How do you determine if the equation $y = - 5{\left( {\dfrac{1}{3}} \right)^{ - x}}$ represents exponential growth or decay?

Answer 1

Hint: The exponential function is the function in the given form:
 $y(x) = a.{b^{cx}}$
Here, $a,b$ and $c$ are constant, $a,c \ne 0$ and $b \ne 1$ .
As there are two types of exponential behaviors.
Exponential growth: the value of $y(x)$ tends to $\infty $ when $c \to \infty $ .
Exponential decay: it is inverse to exponential growth.
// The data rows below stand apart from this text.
### src/rtl/rbr_pkg.sv
// ============================================================================
// rbr_pkg: shared definitions for the ring bit reservoir reader
// Sizes of the byte ring and the bit reader, operation codes and the
// control bundle that steers the digit shifter.
// ============================================================================
package rbr_pkg;

    // Byte ring.
    localparam int RingDepth  = 4096;
    localparam int AddrW      = $clog2(RingDepth);
    localparam int ByteW      = 8;
    localparam int PutWidth   = 8;

    // Bit reader.
    localparam int MaxGetBits = 32;
    localparam int RemW       = $clog2(MaxGetBits + 1);
    localparam int AccW       = MaxGetBits;
    localparam int LeftW      = $clog2(ByteW + 1);

    // Field and pointer widths.
    localparam int CountW     = 12;
    localparam int PtrW       = 32;
    localparam int ValueW     = 32;

    typedef enum logic [1:0] {
        OP_PUT          = 2'd0,
        OP_GET          = 2'd1,
        OP_REWIND_BITS  = 2'd2,
        OP_REWIND_BYTES = 2'd3
    } op_t;

    // One step of the digit shifter: the byte in rdata holds avail unread
    // bits, and remaining bits of the get are still wanted.
    typedef struct packed {
        logic             clear;
        logic             take;
        logic             byte_ok;
        logic [LeftW-1:0] avail;
        logic [RemW-1:0]  remaining;
    } digit_ctl_t;

endpackage

### src/rtl/rbr_digit_shifter.sv
// ============================================================================
// rbr_digit_shifter: byte-digit extractor and result shift register
// Takes up to one byte's worth of unread bits per cycle when take is set,
// MSB first, and shifts them into the right-aligned result accumulator.
// ============================================================================
module rbr_digit_shifter (
    input  logic                      clk,
    input  rbr_pkg::digit_ctl_t       ctl,
    input  logic [rbr_pkg::ByteW-1:0] rdata,
    output logic [rbr_pkg::LeftW-1:0] take_bits,
    output logic [rbr_pkg::AccW-1:0]  acc_next_out
);
    import rbr_pkg::*;

    logic [AccW-1:0]  acc_reg;
    logic [AccW-1:0]  acc_next;
    logic [ByteW-1:0] byte_w;
    logic [ByteW:0]   mask_w;
    logic [ByteW-1:0] masked_w;
    logic [ByteW-1:0] chunk_w;

    always_comb
    begin
        // The number of bits taken is the smaller of what the byte still
        // holds and what the transaction still wants.
        if ({{LeftW{1'b0}}, ctl.remaining} < {{RemW{1'b0}}, ctl.avail})
        begin
            take_bits = ctl.remaining[LeftW-1:0];
        end
        else
        begin
            take_bits = ctl.avail;
        end

        // A byte that has not been written yet reads as zero.
        byte_w   = ctl.byte_ok ? rdata : '0;
        mask_w   = ({{ByteW{1'b0}}, 1'b1} << ctl.avail) - {{ByteW{1'b0}}, 1'b1};
        masked_w = byte_w & mask_w[ByteW-1:0];
        chunk_w  = masked_w >> (ctl.avail - take_bits);

        if (ctl.clear)
        begin
            acc_next = '0;
        end
        else if (ctl.take)
        begin
            acc_next = (acc_reg << take_bits) | AccW'(chunk_w);
        end
        else
        begin
            acc_next = acc_reg;
        end
    end

    always_ff @(posedge clk)
    begin
        acc_reg <= acc_next;
    end

    assign acc_next_out = acc_next;

endmodule

### config.mk
export PLATFORM = sky130hd
export DESIGN_NAME = rbr_digit_shifter
export DESIGN_NICKNAME = d
export VERILOG_FILES = /design/src/rtl/rbr_pkg.sv /design/src/rtl/rbr_digit_shifter.sv
export SDC_FILE = /design/constraint.sdc
export NUM_CORES = 1
export LEC_CHECK = 0
export ABC_CLOCK_PERIOD_IN_PS = 12600
export BUFFER_PORTS_ARGS = -buffer_cell sky130_fd_sc_hd__buf_2
export CELL_PAD_IN_SITES_DETAIL_PLACEMENT = 1
export CELL_PAD_IN_SITES_GLOBAL_PLACEMENT = 1
export CORE_ASPECT_RATIO = 1.1
export CORE_MARGIN = 2
export CORE_UTILIZATION = 45
export DETAILED_ROUTE_END_ITERATION = 8
export PLACE_DENSITY = 0.86
export SLEW_MARGIN = 20
export SYNTH_ARGS = -nofsm -noshare
export SYNTH_HDL_FRONTEND = slang
export SYNTH_SLANG_ARGS = --single-unit
### constraint.sdc
create_clock -name clk -period 12.6 [get_ports clk]
set_input_delay 1.26 -clock clk [delete_from_list [all_inputs] [get_ports clk]]
set_output_delay 1.26 -clock clk [all_outputs]
set_load 0.02 [all_outputs]
==> impl_results.rst <==
.. list-table::
   :header-rows: 1

   * - Metric
     - Value
   * - Class of the most critical setup path
     - in2out
   * - Seq pwr share
     - between 30 and 40%
   * - #FFs+latches synth
     - 32
   * - Leading cell type in the layout, fill and taps excluded
     - sky130_fd_sc_hd__buf_2
   * - Status
     - finished, final reports clean
   * - Maximum net fanout on the critical path
     - 20
   * - Number of antenna violations at the first check in global routing
     - 0
   * - Number of levels in the clock H-tree
     - 2
   * - Total wire length after detailed routing
     - approximately 11000 um
   * - Clock Power Share
     - 26.9%
   * - Post-CTS resize count
     - 0
   * - Setup repair after global routing missed its margin
     - no
   * - Final cell area excluding filler cells
     - 0.003467 mm2
   * - Number of enable-type register cells in the synthesized netlist
     - 0
   * - Post-layout min period
     - 7.124 ns
   * - Routed wirelength normalized by instance count
     - between 20 and 25 um
   * - Number of cell rows
     - 31
   * - Buffers from clock root to sink, at most
     - 2
   * - Post-synthesis net count
     - 413
   * - Flip-flop count of the largest register, all copies and words added
     - 32
   * - Count of inserted antenna diode cells
     - 0
   * - Synth cell types
     - 67
   * - Largest voltage drop on the vdd net
     - 0.04955 mV
   * - Final number of setup-violating endpoints
     - 0
   * - Post-CTS setup buffer count
     - 0
   * - CTS hold repair buffers
     - 0
   * - Arrival time of data at the critical path endpoint
     - 5.86 ns
   * - Number of max-slew violations in the final report
     - 0
   * - Clock root buffer
     - sky130_fd_sc_hd__clkbuf_8
   * - Worst min-delay path class
     - reg2reg
   * - Clock transition at the register clock pins on the worst setup and hold paths after CTS
     - 0.07 ns
   * - Via count of the first global-routing pass
     - 3476
   * - Final cycle utilization of the critical path
     - 56.54%
   * - Fraction of final layout cells sized beyond drive strength 1
     - 21.99%
   * - Vias per std cell
     - 6.844
   * - Maximum number of pins on one net before global-route repair
     - 42
   * - Proportion of power drawn by combinational gates
     - between 40% and 50%
   * - Worst slew margin relative to its limit
     - 28.14%
   * - Upper clock frequency limit
     - between 100 and 150 MHz
   * - Mapped Cells
     - 384
   * - Net switching share of the total power
     - 41.19%
   * - Critical path required time
     - 11.34 ns
   * - Synthesis-to-layout area growth
     - 13.01%
   * - Standard cell area after detailed placement
     - 0.003359 mm2
   * - GRT Util Overall
     - 31.10%
   * - Number of DRC violations after detailed routing
     - 0
   * - Vias
     - 3456
   * - Total power density per cell area
     - around 110 mW/mm2
   * - Most used DFF post-synth
     - sky130_fd_sc_hd__dfxtp_1
   * - Number of detailed-routing iterations run before antenna repair
     - 5
   * - Initial core utilization
     - 46.53%
   * - Layout Skew
     - 0.005979 ns
   * - Standby leakage power
     - approximately 1.5 nW
   * - Final Hold Fails
     - 0
   * - Net Switching
     - 0.1573 mW
   * - Worst slew pin tran
     - 1.074 ns
   * - Floorplan core area
     - 0.006594 mm2
   * - Max cap viols
     - 0
   * - Clk sinks
     - 32
   * - Type of element launching the critical path
     - input pin
   * - Kind of capture point of the worst setup path
     - primary output
   * - Setup TNS
     - 0 ns
   * - Die width
     - 82.73 um
   * - Clock latency at the later pin of the worst-skew pair
     - 0.29 ns
   * - Routed Antenna Nets
     - 0
   * - Half-perimeter wire length of the detailed placement result
     - slightly above 8000 um
   * - Initial DRC Count
     - 314
   * - Clock tree from TritonCTS
     - built
   * - Post-synthesis average cell area
     - 7.989 um2
   * - Final weighted congestion in routability-driven placement
     - 0.8911
   * - Height of the die
     - roughly 90 um
   * - CTS Buf Count
     - 5
   * - Sequential area share after synthesis
     - 20.88%
   * - Internal power
     - 0.2246 mW
   * - Total congestion overflow
     - 0
   * - Most frequent cells in the layout
     - sky130_fd_sc_hd__buf_2, sky130_fd_sc_hd__mux2i_1, sky130_fd_sc_hd__nand2_1
   * - Share of flip-flops with an asynchronous set or reset
     - 0%
   * - Synthesis warning total
     - 0
   * - Post-synth design cell area
     - 0.003068 mm2
   * - IO buf count
     - 57
   * - Post-place setup slack
     - 5.546 ns
   * - Die Outline Area
     - ~0.0075 mm2
   * - Final nets
     - 451
   * - Least setup slack across all paths after layout
     - 5.476 ns
   * - Wire length of the first global-routing pass
     - 18170 um
   * - # IOs
     - 58
-- kinds of logic (layout without fill, tap and decap cells) --
logic type / Yosys count / in the layout / share of synthesized area (%)
AO/OA/AOI/OAI: 124 / 124 / 31.77
flip-flops: 32 / 32 / 20.88
buffers and inverters: 43 / 82 / 5.832
multiplexers: 47 / 47 / 15.86
adder cells (fa/ha/maj): 7 / 7 / 2.855
AND/OR/NAND/NOR: 128 / 128 / 21.94
XOR/XNOR: 3 / 3 / 0.8566
-- critical path, cell delays in order --
cell                       delay [ns]
sky130_fd_sc_hd__buf_2           0.17
sky130_fd_sc_hd__inv_1           0.12
sky130_fd_sc_hd__ha_1            0.36
sky130_fd_sc_hd__a2111o_1        0.45
sky130_fd_sc_hd__a21oi_2         0.29
sky130_fd_sc_hd__mux2_2          0.52
sky130_fd_sc_hd__inv_1           0.55
sky130_fd_sc_hd__ha_1            0.37
sky130_fd_sc_hd__inv_1           0.15
sky130_fd_sc_hd__a211oi_1        0.06
sky130_fd_sc_hd__a21oi_1         0.12
sky130_fd_sc_hd__nand4_1         0.38
sky130_fd_sc_hd__nor3b_1         0.33
sky130_fd_sc_hd__o21ai_0         0.13
sky130_fd_sc_hd__a311oi_1        0.37
sky130_fd_sc_hd__buf_2           0.23
-- metal layers --
| metal | share of wire, % | vias to the layer above | track usage (%) | routed length, um |
|---|---|---|---|---|
| met5 | 0 | - | 0 | 0 |
| met4 | 3.0 | 0 | 12.02 | 339 |
| met3 | 5.9 | 27 | 5.200 | 662 |
| met2 | 48 | 148 | 49.80 | 5422 |
| met1 | 43 | 1707 | 40.98 | 4812 |
| li1 | - | 1574 | - | - |
-- cell usage after synthesis (11+ instances only) --
master,instances,area (um2)
sky130_fd_sc_hd__a22oi_1,28,210.2
sky130_fd_sc_hd__buf_2,11,55.05
sky130_fd_sc_hd__clkbuf_1,18,67.56
sky130_fd_sc_hd__dfxtp_1,32,640.6
sky130_fd_sc_hd__mux2i_1,43,430.4
sky130_fd_sc_hd__nand2_1,39,146.4
sky130_fd_sc_hd__nand2b_1,11,68.82
sky130_fd_sc_hd__nand3_1,16,80.08
sky130_fd_sc_hd__nor2_1,23,86.33
sky130_fd_sc_hd__o21ai_0,16,80.08
sky130_fd_sc_hd__o221ai_1,16,140.1
-- final cells by class --
| type | count | area [um2] |
|---|---|---|
| multi-input combinational | 309 | 2248 |
| clock buffer | 6 | 72.57 |
| inverter | 12 | 45.04 |
| fill | 837 | 3127 |
| tap | 82 | 102.6 |
| sequential | 32 | 640.6 |
| clock inverter | 2 | 35.03 |
| timing repair buffer | 62 | 322.8 |
-- final timing paths --
| check | end | slack, ns | cells past startpoint | start |
|---|---|---|---|---|
| max reg2reg | acc_reg[6] | 10.63 | 5 | acc_reg[1] |
| min | acc_reg[31] | 0.51 | 1 | acc_reg[31] |
| min reg2reg | acc_reg[31] | 0.51 | 1 | acc_reg[31] |
| max | acc_next_out[2] | 5.48 | 16 | ctl[9] |
-- power by group through the flow --
stage                     Clock [mW]  Sequential, mW  Combinational, mW
after global placement             0           0.120              0.152
after floorplan                    0           0.117              0.114
final                          0.103           0.118              0.161
after global routing           0.109           0.119              0.173
after detailed placement           0           0.120              0.156
after CTS                      0.103           0.118              0.158
-- metrics by stage --
step	hold WS, ns	total power [mW]	utilization [%]	cells
floorplan	0.5696	0.2312	-	384
global placement	0.4628	0.2713	50.95	497
detailed placement	0.4901	0.2766	50.95	497
CTS	0.5099	0.3790	52.58	505
global route	0.5341	0.4010	52.58	505
finish	0.5079	0.3820	52.58	505
No activity file was read; power rests on OpenSTA's default activity.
Complete step by step solution:
As exponentials function is in the form,
$y(x) = a.{b^{cx}}$
Here, $a,b$ and $c$ are constant, $a,c \ne 0$ and $b \ne 1$ .
So, comparing it with exponential function. We get,
 $a = - 5$ , $b = \left( {\dfrac{1}{3}} \right)$ and $c = - 1$
As there is general rule that we know is:
If $b > 1$ , then:
If $a,c$ are both positive or negative, we find exponential growth.
If $a,c$ have different signs, we find exponential decay.
If $b < 1$ , then:
If $a,c$ are both positive or negative, we find exponential decay.
If $a,c$ have different signs, we find exponential growth.

Therefore, by doing observation. We get,
 $\dfrac{1}{3} < 1$ and $a,c$ have same sign
So, from above we can conclude that $y = - 5{\left( {\dfrac{1}{3}} \right)^{ - x}}$ equation represents exponential decay.

Note: we shall keep in mind that $b$ is taken as a positive number, given that if take $b$ is negative, then some solution of the function will be a complex function, and we just take in account the real function.